Le Gabon respire un peu mieux face au Fonds monétaire international. En cinq mois, le pays a réduit de près de 29,4 milliards de FCFA ce qu’il devait à l’institution, d’après les données citées par Direct Infos Gabon. Une baisse significative pour le président Brice Oligui Nguema, qui peut y voir la preuve que Libreville ne se contente pas de rechercher de nouveaux financements, mais honore également une partie de ses anciennes obligations.
Derrière ce remboursement récent se cache une évolution engagée depuis deux ans. À la fin de 2023, la dette gabonaise auprès du FMI atteignait 670,28 millions de DTS. Elle a été ramenée à 499,77 millions fin 2024, puis à 369,76 millions fin 2025. Autrement dit, près de 45 % de l’encours de départ a été effacé. Cette régularité renforce la confiance des partenaires et montre que le pays est capable de consacrer une partie de ses ressources au règlement de ses échéances.
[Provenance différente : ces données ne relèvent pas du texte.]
### src/rtl/spi_byte_engine.sv
// spi_byte_engine: SPI mode-0 master that shifts one byte out on MOSI and one in from MISO per request
module spi_byte_engine #(
    parameter int HALF_PERIOD = 4,
    parameter int CNT_W       = 8
) (
    input  logic       CLK,
    input  logic       RST,
    input  logic       getByte,
    input  logic [7:0] sndData,
    input  logic       MISO,
    output logic       BUSY,
    output logic [7:0] RxData,
    output logic       SCLK,
    output logic       MOSI
);
    typedef enum logic [1:0] {IDLE, SETUP, HIGH} state_t;
    localparam logic [CNT_W-1:0] LAST = CNT_W'(HALF_PERIOD - 1);
    state_t state, state_nx;
    logic [CNT_W-1:0] cnt, cnt_nx;
    logic [2:0] bits, bits_nx;
    logic [6:0] tx, tx_nx;
    logic [7:0] rx, rx_nx, rx_data_nx;
    logic busy_nx, sclk_nx, mosi_nx;
    // The accepting edge loads the byte and counts as the first SCLK-low cycle, so BUSY spans 16 half-periods
    always_comb begin
        state_nx   = state;
        cnt_nx     = cnt;
        bits_nx    = bits;
        tx_nx      = tx;
        rx_nx      = rx;
        rx_data_nx = RxData;
        busy_nx    = BUSY;
        sclk_nx    = SCLK;
        mosi_nx    = MOSI;
        case (state)
            IDLE: if (getByte) begin
                state_nx = SETUP;
                tx_nx    = sndData[6:0];
                mosi_nx  = sndData[7];
                busy_nx  = 1'b1;
                cnt_nx   = '0;
                bits_nx  = '0;
            end
            SETUP: if (cnt == LAST) begin
                cnt_nx   = '0;
                sclk_nx  = 1'b1;
                rx_nx    = {rx[6:0], MISO};
                state_nx = HIGH;
            end else cnt_nx = cnt + 1'b1;
            HIGH: if (cnt == LAST) begin
                cnt_nx  = '0;
                sclk_nx = 1'b0;
                if (bits == 3'd7) begin
                    mosi_nx    = 1'b0;
                    rx_data_nx = rx;
                    busy_nx    = 1'b0;
                    state_nx   = IDLE;
                end else begin
                    tx_nx    = {tx[5:0], 1'b0};
                    mosi_nx  = tx[6];
                    bits_nx  = bits + 3'd1;
                    state_nx = SETUP;
                end
            end else cnt_nx = cnt + 1'b1;
            default: state_nx = IDLE;
        endcase
    end
    // All state and outputs are registered; reset drops everything at once, discarding any partial byte
    always_ff @(posedge CLK or negedge RST) begin
        if (!RST) begin
            state  <= IDLE;
            cnt    <= '0;
            bits   <= '0;
            tx     <= '0;
            rx     <= '0;
            RxData <= '0;
            BUSY   <= 1'b0;
            SCLK   <= 1'b0;
            MOSI   <= 1'b0;
        end else begin
            state  <= state_nx;
            cnt    <= cnt_nx;
            bits   <= bits_nx;
            tx     <= tx_nx;
            rx     <= rx_nx;
            RxData <= rx_data_nx;
            BUSY   <= busy_nx;
            SCLK   <= sclk_nx;
            MOSI   <= mosi_nx;
        end
    end
endmodule

### config.mk
export PLATFORM = sky130hd
export DESIGN_NAME = spi_byte_engine
export DESIGN_NICKNAME = d
export VERILOG_FILES = /design/src/rtl/spi_byte_engine.sv
export SDC_FILE = /design/constraint.sdc
export NUM_CORES = 1
export LEC_CHECK = 0
export ABC_CLOCK_PERIOD_IN_PS = 2900
export CAP_MARGIN = 20
export CORE_MARGIN = 2
export CORE_UTILIZATION = 45
export CTS_BUF_LIST = sky130_fd_sc_hd__clkbuf_4
export DETAILED_ROUTE_END_ITERATION = 10
export MAX_ROUTING_LAYER = met4
export PLACE_DENSITY = 0.67
export SYNTH_ARGS = -nofsm -noshare
export SYNTH_HDL_FRONTEND = slang
export SYNTH_SLANG_ARGS = --single-unit
### constraint.sdc
create_clock -name CLK -period 2.9 [get_ports CLK]
set_clock_uncertainty 0.1 [all_clocks]
set_input_delay 0.435 -clock CLK [delete_from_list [all_inputs] [get_ports CLK]]
set_output_delay 0.435 -clock CLK [all_outputs]
set_load 0.1 [all_outputs]
==> run summary, run 1 <==
The flow ran to the end, and the final reports show no timing, DRC or antenna violations. Clock latency on the worst-skew pair, taken at its later pin, is 0.35 ns. The run gives 0.0003504 V as the highest ir drop seen on vdd.

The run gives 2140 um2 as the final cell area excluding filler cells. The congestion estimate from routability-driven global placement came to 0.8647. The worst-margin pin slew came out at 0.8341 ns. The most used flip-flop cell after synthesis is dfrtp_1.

Setup repair after global routing left no endpoint under its margin. The number of flops mapped to enable cells by yosys was 0; the number of antenna violations at the first check in global routing was 0. The share of the cycle needed by the critical path after routing is 0.8578, and the maximum clock rate is 402.0 MHz. Leaving out fill and tap cells, the most frequent cell in the layout is dfrtp_1. Clock tree root driver cell: clkbuf_4. Along the worst path, the maximum fanout reaches 8. The worst setup path is of the reg -> reg kind. The tool flagged a number of max-cap violations equal to 0.

The sequential share of the synthesized area is 0.5221, and the worst-case headroom to the max-slew limit is 0.4439. Measured in cells, the most critical reg-to-reg path has a length of 5. The total setup buffers inserted after CTS is 0. In this run the critical register-to-register path is captured at RxData[4]. The number of global-route vias before repair was 1316. For the total congestion overflow, the log shows 0. The run gives 2596 um as the half-perimeter wire length of the detailed placement result. The worst setup path is captured at a flop. Before antenna repair, the detailed router went through 4 iterations.

For this design the ratio of total power to cell area is 792.1 nW/um2. The ratio of cells with drive above 1 in the final layout came out at 0.2205. The post-cts sizing count came out at 0. The tools report the total track usage as 0.1860. The synthesized design contains 39 register bits. The H-tree level count is 2.

The floorplan has 23 rows. The tools report the count of endpoints failing setup in the final report as 0. The final-stage net count is 214.

The post-route core utilization was 0.5349. Port buffering added 22 buffers. The die extent in x came out at 68.45 um. The number of hold-repair buffers added at the cts stage came out at 0.

The clock-pin transition on the worst setup and hold timing paths was 0.12 ns. The starting utilization of the core area was 0.4673; the total design power was 1.695 mW. For this run, design rule violations remaining after detail routing come to 0.

The setup total negative slack is 0 ns. The library cells used most frequently in the layout, excluding fill and tap cells, are dfrtp_1, nor2_1, mux2_2. The async set-reset flop share out of synthesis was 1.000; the detail-routed net length per standard cell was 14.62 um. The element type at the critical path start was a flop.

Launch instance of the worst register-to-register path: cnt[0]. The number of instances in the synthesized netlist came out at 172. 23 I/O pins were placed.

For the maximum root-to-sink buffer count, the log shows 2. STA puts the critical path data required time at 3.04 ns. TritonCTS built the clock tree. Using the TritonRoute via totals, the vias-per-cell ratio works out to 5.461.

For flop-to-flop paths, the worst setup slack is 0.41 ns. The analysis attributes to cell leakage a power of 0.9704 nW. The tools report the number of endpoints with negative hold slack in the final report as 0. The area of the die was 4685 um2; the height of the chip was 68.45 um. The first routing iteration left 51 violations.

The logs give 1869 um2 for the netlist area before placement and 0 for the number of warning messages in the yosys log. The worst hold path belongs to the class in -> async. The number of nets with antenna violations after detailed routing came out at 0.

The final layout contains routed wiring with a total length of 3582 um. The first global-routing pass estimated 6085 um of wire. The core region is 4000 um2. The run gives 192 as the post-synth net total. The number of antenna diodes is 0, and the number of vias in the routed layout is 1338. Entering global routing, the biggest net connects 40 pins.

The arrival time of data at the critical path endpoint came out at 2.63 ns. The total count of max-transition violations in the final report was 0; the clock sink count was 39. Relative to the synthesized area, the layout overhead comes to 14.46%. The netlist uses 36 different library cells. The instance area after placement is 2082 um2, and the time the worst path needs with I/O delays and setup is 2.488 ns. Averaged over all synthesized cells, the footprint is 10.87 um2. The total CTS buffers came out at 5.
per-layer routing:
layer  part of all wire  global-route usage  wire length (um)  vias up
met3              0.064             0.05921               229        5
met5                  0                   -                 0        -
met4              0.015             0.07000                53        0
met1               0.44              0.2170              1568      642
li1                   -                   -                 -      657
met2               0.48              0.2993              1730       34
cell usage after synthesis (4+ instances only):
| cell | instances | area share |
|---|---|---|
| ha_1 | 8 | 0.054 |
| nand2b_1 | 4 | 0.013 |
| inv_1 | 4 | 0.0080 |
| o22ai_1 | 8 | 0.027 |
| nand2_1 | 7 | 0.014 |
| clkbuf_1 | 4 | 0.0080 |
| a21oi_1 | 7 | 0.019 |
| nand3_1 | 7 | 0.019 |
| nor2_1 | 19 | 0.038 |
| mux2_2 | 16 | 0.096 |
| dfrtp_1 | 39 | 0.52 |
| o21ai_0 | 9 | 0.024 |
| xnor2_1 | 5 | 0.023 |
| nor3_1 | 9 | 0.024 |
stage by stage:
step / hold slack (ns) / std cells / worst slack (ns)
finish: 0.06711 / 245 / 0.4124
global route: 0.1158 / 245 / 0.2389
CTS: 0.08368 / 245 / 0.3939
detailed placement: 0.3803 / 237 / 0.4111
global placement: 0.3780 / 237 / 0.4988
floorplan: 0.03941 / 172 / 0.7048
worst max-delay path by stage:
stage | from | to | slack [ns] | cells after the start
global placement | cnt[0] | RxData[0] | 0.50 | 5
detailed placement | cnt[0] | RxData[4] | 0.41 | 5
CTS | cnt[0] | RxData[4] | 0.39 | 5
global route | cnt[0] | RxData[4] | 0.24 | 5
finish | cnt[0] | RxData[4] | 0.41 | 5
floorplan | state[0] | tx[1] | 0.70 | 9
flip-flops by register name, indices dropped and copies added (netlist names):
name and flops:
RxData 8, bits 3, SCLK 1, tx 7
rx 8, MOSI 1, BUSY 1, state 2
cnt 8
final cells by class:
class / count / area [um2]
multi-input combinational: 122 / 840.8
clock buffer: 6 / 45.04
fill: 362 / 1861
inverter: 4 / 15.01
sequential: 39 / 975.9
tap: 50 / 62.56
timing repair buffer: 22 / 187.7
clock inverter: 2 / 12.51
worst max-delay path, stage by stage, from the launching register on:
cell	delay, ns
dfrtp_1	0.44
ha_1	0.19
or3b_2	0.50
nor2_1	0.31
and3_1	0.44
mux2_2	0.39
power by group:
group | switching, mW | internal, mW | leakage [nW] | total (mW)
registers | 0.0934 | 0.658 | 0.507 | 0.752
logic | 0.415 | 0.248 | 0.432 | 0.663
clock network | 0.177 | 0.103 | 0.0317 | 0.280
total | 0.686 | 1.01 | 0.970 | 1.69
logic make-up (layout without fill, tap and decap cells):
| group | Yosys count | in the layout | share of synthesized area |
|---|---|---|---|
| AOI/OAI and AO/OA | 31 | 31 | 0.09706 |
| xor gates and xnor gates | 5 | 5 | 0.02343 |
| and+or+nand+nor | 60 | 60 | 0.1680 |
| adders and majority gates | 8 | 8 | 0.05355 |
| DFF | 39 | 39 | 0.5221 |
| buffers and inverters | 11 | 34 | 0.02811 |
| muxes | 18 | 18 | 0.1078 |
No activity file was read; power rests on OpenSTA's default activity.
==> inputs of run 2 (changes only) <==
- CORE_UTILIZATION: 45 -> 50
- PLACE_DENSITY: 0.67 -> 0.73
==> run 2 against run 1 <==
First-iteration DRC count increased by 20%; sequential cell count did not move; total power decreased by 1.3%; sequential share of layout area increased by 0.30 points; via count grew 0.97%; critical path type unchanged; critical endpoint is now RxData[0]; largest power group unchanged.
L’histoire ne s’arrête toutefois pas à ces remboursements. Le Gabon doit continuer de payer le fonctionnement de l’État tout en finançant des routes, des équipements publics et d’autres infrastructures. Pour trouver les sommes nécessaires, le gouvernement se tourne notamment vers le marché obligataire de la CEMAC. Le pays peut donc devoir moins d’argent au FMI, mais davantage à des banques, des investisseurs ou d’autres institutions financières.
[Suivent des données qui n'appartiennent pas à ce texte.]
### config.mk
export PLATFORM = sky130hd
export DESIGN_NAME = pipe_skid_stage
export DESIGN_NICKNAME = d
export VERILOG_FILES = /design/src/rtl/pipe_skid_stage_pkg.sv /design/src/rtl/pipe_skid_stage_entry_reg.sv /design/src/rtl/pipe_skid_stage.sv
export SDC_FILE = /design/constraint.sdc
export NUM_CORES = 1
export LEC_CHECK = 0
export ABC_AREA = 1
export ABC_CLOCK_PERIOD_IN_PS = 2100
export CAP_MARGIN = 20
export CORE_MARGIN = 1.5
export CORE_UTILIZATION = 40
export CTS_BUF_LIST = sky130_fd_sc_hd__clkbuf_2 sky130_fd_sc_hd__clkbuf_4 sky130_fd_sc_hd__clkbuf_8
export CTS_CLUSTER_DIAMETER = 150
export DETAILED_ROUTE_END_ITERATION = 10
export GPL_TIMING_DRIVEN = 1
export PLACE_DENSITY = 0.77
export REMOVE_ABC_BUFFERS = 1
export SLEW_MARGIN = 15
export SYNTH_ARGS = -nofsm -noshare
export SYNTH_HDL_FRONTEND = slang
export SYNTH_SLANG_ARGS = --single-unit
### constraint.sdc
create_clock -name stg_clk -period 2.1 [get_ports stg_clk]
set_input_delay 0.42 -clock stg_clk [delete_from_list [all_inputs] [get_ports stg_clk]]
set_output_delay 0.42 -clock stg_clk [all_outputs]
set_load 0.03 [all_outputs]
### src/rtl/pipe_skid_stage_pkg.sv
// Shared types and constants for the pipe_skid_stage writeback stage.
// Holds the payload record at default widths and the stall-counter width.
package pipe_skid_stage_pkg;

  localparam int unsigned STALL_W    = 16;
  localparam int unsigned DEF_DATA_W = 32;
  localparam int unsigned DEF_RD_W   = 5;

  localparam logic [STALL_W-1:0] STALL_MAX = '1;

  typedef struct packed {
    logic [DEF_RD_W-1:0]   rd;
    logic [DEF_DATA_W-1:0] c;
    logic                  save_to_reg;
  } payload_t;

endpackage

### src/rtl/pipe_skid_stage_entry_reg.sv
// One pipeline slot: a payload plus its valid bit, with clear and load.
// Clear zeroes the payload so an empty slot always presents a bubble.
module pipe_entry_reg #(
  parameter type payload_t = pipe_skid_stage_pkg::payload_t
) (
  input  logic     stg_clk,
  input  logic     reset,
  input  logic     clear,
  input  logic     load,
  input  payload_t d,
  output logic     valid,
  output payload_t q
);

  // NOTE: the payload is reset along with valid because empty slots must read as zero.
  always_ff @(posedge stg_clk) begin
    if (reset || clear) begin
      valid <= 1'b0;
      q     <= '0;
    end else if (load) begin
      // NOTE: sequential state uses non-blocking assignments so every flop samples pre-edge values.
      valid <= 1'b1;
      q     <= d;
    end
  end

endmodule

### src/rtl/pipe_skid_stage.sv
// Writeback pipeline stage with optional skid entry, flush, hold and a
// saturating stall counter.
module pipe_skid_stage
  import pipe_skid_stage_pkg::*;
#(
  parameter int DATA_W = 32,
  parameter int RD_W   = 5,
  parameter bit SKID   = 1'b1
) (
  input  logic               stg_clk,
  input  logic               reset,
  input  logic               in_valid,
  output logic               in_ready,
  input  logic [RD_W-1:0]    rd,
  input  logic [DATA_W-1:0]  c,
  input  logic               save_to_reg,
  input  logic               stg_x,
  input  logic               stg_ena,
  output logic               out_valid,
  input  logic               out_ready,
  output logic [RD_W-1:0]    rd_out,
  output logic [DATA_W-1:0]  c_out,
  output logic               save_to_reg_out,
  output logic [STALL_W-1:0] stall_cnt
);

  typedef struct packed {
    logic [RD_W-1:0]   rd;
    logic [DATA_W-1:0] c;
    logic              save_to_reg;
  } entry_t;

  entry_t in_ent, main_d, main_q, skid_q;
  logic   main_valid, skid_valid;
  logic   accept, fire;
  logic   main_load, main_clear;

  assign in_ent = '{rd: rd, c: c, save_to_reg: save_to_reg};
  assign accept = in_valid && in_ready;
  assign fire   = main_valid && out_ready && !stg_ena;

  // A waiting skid entry always refills main before a new input can.
  always_comb begin
    // NOTE: every always_comb output gets a default first so no latch is inferred.
    main_load = 1'b0;
    main_d    = in_ent;
    if (skid_valid && fire) begin
      main_load = 1'b1;
      main_d    = skid_q;
    end else if (accept && (!main_valid || fire)) begin
      main_load = 1'b1;
    end
    main_clear = stg_x || (fire && !main_load);
  end

  pipe_entry_reg #(.payload_t(entry_t)) u_main (
    .stg_clk (stg_clk),
    .reset   (reset),
    .clear   (main_clear),
    .load    (main_load),
    .d       (main_d),
    .valid   (main_valid),
    .q       (main_q)
  );

  if (SKID) begin : g_skid
    logic skid_load, skid_clear;

    // in_ready is driven only by the skid flop, cutting the out_ready path.
    assign in_ready   = !skid_valid;
    assign skid_load  = accept && main_valid && !fire;
    assign skid_clear = stg_x || (skid_valid && fire);

    pipe_entry_reg #(.payload_t(entry_t)) u_skid (
      .stg_clk (stg_clk),
      .reset   (reset),
      .clear   (skid_clear),
      .load    (skid_load),
      .d       (in_ent),
      .valid   (skid_valid),
      .q       (skid_q)
    );
  end else begin : g_no_skid
    assign in_ready   = !main_valid || fire;
    assign skid_valid = 1'b0;
    assign skid_q     = '0;
  end

  assign out_valid       = main_valid;
  assign rd_out          = main_q.rd;
  assign c_out           = main_q.c;
  assign save_to_reg_out = main_q.save_to_reg;

  // Flush does not touch the counter; only reset clears it.
  always_ff @(posedge stg_clk) begin
    if (reset) begin
      stall_cnt <= '0;
    end else if (main_valid && !fire && (stall_cnt != STALL_MAX)) begin
      stall_cnt <= stall_cnt + 1'b1;
    end
  end

endmodule

; Word-level counts from Yosys, hierarchy flattened
; Cells that the tools add are included.
[totals]
ff_bits = 94
in_bits = 44
output_inout_bits = 56
word_cells = 34
[op_classes]
addsub = 1
n_eq_ne = 1
mux = 3
reduce_logical = 20
[ops]
columns = cell, count
row1 = 2-to-1 mux 38 bit, 1
row2 = adder 16 x 1 -> 16 bit (second input constant), 1
row3 = inequality test 16 bit (second input constant), 1
row4 = logical AND 1 bit, 10
row5 = zero test 1 bit, 5
row6 = logical OR 1 bit, 5
row7 = 2-to-1 mux 1 bit, 2

; Logic depth before layout (Yosys ltp)
[depth]
ltp_word = 10
ltp_mapped = 10
mapped_depth_nobuf = 9

; Hierarchy
; From an unflattened synthesis, not the netlist that was laid out.
[hier_totals]
hier_cells = 687
area_unflattened_um2 = 4663.2
[modules_own_cells]
columns = module, n_inst, cells_each, area_per_inst_um2
row1 = pipe_entry_reg, 2, 244, 1602.8
row2 = pipe_skid_stage, 1, 199, 1457.6

; Least setup slack after synthesis
; Ideal clock, no wire load.
[synth_timing]
kind = flip-flop to flip-flop
start = reg stall_cnt[0]
end = reg stall_cnt[12]
setup_time_ns = 0.116
arrival_ns = 1.497
slack_ns = 0.487
path_stages_with_launch = 9
path_buffers = 0
synth_period_minus_slack_ns = 1.613
path_cell_list = dfxtp_1 -> ha_1 -> inv_1 -> nor2_1 -> nand2_1 -> nor2_1 -> nand4_1 -> nand2_1 -> nor2_1
[synth_via]
elab_chain_cells = 2
word_cells_on_any_way = 3
[synth_lines]
columns = element, line
row1 = from (decl), pipe_skid_stage.sv:24  ; output logic [STALL_W-1:0] stall_cnt
row2 = from (signal assigned), pipe_skid_stage.sv:99  ; stall_cnt <= stall_cnt + 1'b1;
row3 = "parallel branches: the longest is 2 deep, another holds adder 16 x 1 -> 16 bit", n/a
; Several ways; the timed one is not identified.
; A chain may end at the register's enable or synchronous reset.

; Final worst setup path
[layout_timing]
start = reg stall_cnt[6]
end = out stall_cnt[6]
; No word-level cell between the ends.

==> impl_metrics.toml <==
[clock_network]
clock_latency_ps = 370
path_clk_slew_ps = 90
cts_hold_buffers = 0
clkSinkCount = 94
cts-buffers-inserted = 9
cts_root_buf = "clkbuf_8"
cts-htree-levels = 3
cts_tree = "built"
cts.path.max_buffers = 2
cts_resized = 0
postCtsSetupRepairBufs = 0

[sta]
finalHoldViolCount = 0
worst_slew_pin_slew_ps = 533
fmax_mhz = 505
relSlewSlack_pct = 64.4
slew_viol_final = 0
rsz0062_at_grt = "no"
fin_crit_sh_pct = 94.3
setup_violations = 0
setup-tns-final_ps = 0
fin_crit_ps = 1980
fin_skew_ps = 9.93

[placed_design]
post_dp_cell_area_um2 = 5290
globalplace.congestion = 0.848
port_buffers = 99
dp_hpwl_um = 7160

[critical_path]
r2r_slack_ps = 380
cpPeakStageDelay_ps = 740
cp_max_fo = 6
r2r-start = "stall_cnt[0]"
cp_top_family = "buffers and inverters"
arrival_ps = 1560
required_ps = 1680
crit_chain = "clkdlybuf4s50_1"
crit_slowest_cell = "clkdlybuf4s50_1"
rr_endpoint = "stall_cnt[2]"
criticalPathCategory = "flip-flop to primary output"
critPathBufInv = 1
crit_start = "stall_cnt[6]"
rr_worst_depth = 6
endpoint_kind = "primary output"
start_kind = "flip-flop"

[flow_run]
maxCapViolCount = 0

[hold_path]
hold-path-endpoint = "g_skid.u_skid.q[17]"
holdCritPathClass = "flip-flop to flip-flop"
hold_start = "g_skid.u_skid.q[17]"
whs_path_depth = 2

[final_layout]
antenna_cells = 0
fin_nets = 739
final_area_um2 = 5510
drive_gt1_share_pct = 5.72
final-seq-area_um2 = 1880
multi_input_area_um2 = 1970
syn_to_final_growth_pct = 32.8
fill_cells = 954

[routing]
wl_um = 10400
firstDrtPassIters = 6
drt_iter0_drc = 226
num_vias = 4137
avgViaCountPerCell = 4.95
antenna_left = 0
wl_per_cell_um = 12.5
drcViolationCount = 0

[synthesis]
netlist_instances = 607
synth.distinct_cells = 21
avgSynthCellArea_um2 = 6.84
ys_seq_area_share_pct = 45.3
yosys_warnings = 0
syn_area_um2 = 4150
ys_ff_latch = 94

[die]
die-area_um2 = 11000
die_w_um = 105
core_um2 = 10200
rows = 37
die_h_um = 105
initial_core_util_pct = 40.8
io_pins = 100

[global_routing]
grt_first_pass_wirelength_um = 17700
antenna_found_initial = 0
grtUsageTotal_pct = 19.7
grt.overflow.total = 0
grt_max_degree = 52
grt_pass1_vias = 3762

[power_and_ir_drop]
vdd_drop_max_mv = 0.337
leakage_nw = 2.06
p_per_area_nw_per_um2 = 641
power_mw = 3.53

[status]
outcome = "completed"
flip-flops by register name, indices dropped and copies added, names as in the netlist:
name / count
g_skid.u_skid.valid: 1
g_skid.u_skid.q: 38
stall_cnt: 16
u_main.valid: 1
u_main.q: 38
per-layer routing:
metal	share of wire (%)	global-route usage [%]	vias up
li1	-	-	2127
met1	46	26.1	1875
met2	45	30.7	122
met3	7.2	4.87	13
met4	1.7	7.73	0
met5	0	0	-
area by class of cell:
type / count / area share, %
clock buffer: 14 / 3.27
inverter: 27 / 1.84
sequential: 94 / 34.1
multi-input combinational: 449 / 35.7
tap: 136 / 3.09
timing repair buffer: 113 / 21.2
clock inverter: 2 / 0.704
kinds of logic (layout without fill, tap and decap cells):
logic type / count (synthesis) / count (layout) / synth area share [%]
compound gates: 105 / 105 / 13.5
flops: 94 / 94 / 45.3
fa+ha+maj: 1 / 1 / 0.301
buf+inv: 64 / 156 / 7.38
simple gates: 343 / 343 / 33.5
power by group:
group	leakage [nW]	internal, mW	switching, mW
sequential	0.761	1.82	0.0211
clock	0.114	0.677	0.596
combinational	1.18	0.189	0.233
Yosys cell counts, drive strengths merged:
cell type  instances  area [um2]
nand2            226         851
dfxtp             94        1880
a21oi             77         385
nor2              59         236
nand3             56         290
buf               31         183
inv               27         101
o21ai             14        70.1
a211oi            13        97.6
clkbuf             6        22.5
nand4              2        12.5
a21boi             1        7.51
ha                 1        12.5
how the worst max path moves through the flow:
stage                              end  cells past startpoint
after CTS                 stall_cnt[6]                      1
after global routing      stall_cnt[6]                      1
after detailed placement  u_main.q[32]                      8
final                     stall_cnt[6]                      1
after global placement    u_main.q[23]                      8
after floorplan            u_main.q[0]                      6
placed cells by master (no fill, tap or decap):
cell,count
a211oi_1,13
a21boi_0,1
a21oi_1,77
buf_12,6
buf_4,8
bufinv_16,1
clkbuf_4,2
clkbuf_8,12
clkdlybuf4s50_1,99
clkinv_4,1
dfxtp_1,94
ha_1,1
inv_1,24
inv_2,3
nand2_1,225
nand2_2,1
nand3_1,54
nand3_2,2
nand4_1,2
nor2_1,55
nor2_2,2
nor2_4,2
o21ai_0,14
tightest hold or removal path, cell delays in order (launching register included):
cell	delay, ps
dfxtp_1	320
nand2_1	60
a21oi_1	50
per-stage QoR:
stage	std cells	util, %	hold slack, ps	setup WS [ps]
2_1_floorplan	570	-	441	-797
3_3_place_gp	819	52.0	446	122
3_5_place_dp	819	52.0	450	78.4
4_1_cts	835	54.1	463	99.1
5_1_grt	835	54.1	478	44.1
6_report	835	54.1	462	120
Note: power is estimated with default switching activity, not from simulation.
C’est dans ce contexte que l’administration de Brice Oligui Nguema négocie un nouveau programme avec le Fonds. Un accord pourrait aider le Gabon à financer ses réformes et à bénéficier d’un cadre plus rassurant pour les investisseurs. Mais il faudra veiller à ne pas entrer dans un cercle où l’on contracte de nouveaux prêts pour compenser les sommes à peine remboursées. Le véritable enjeu n’est pas seulement d’obtenir de l’argent, mais de savoir à quoi il servira et comment il sera remboursé.
Pour que cette baisse marque un véritable tournant, le Gabon devra mieux recouvrer ses recettes fiscales, surveiller ses dépenses courantes, régler ses dettes envers les entreprises locales et réserver les emprunts aux projets utiles à l’économie. Le résultat annoncé offre donc à Brice Oligui Nguema un motif de satisfaction, mais pas encore un certificat définitif de bonne santé financière. Le pays a desserré l’étau du FMI ; il doit maintenant démontrer qu’il réduit réellement l’ensemble de sa dette au lieu d’en déplacer le poids.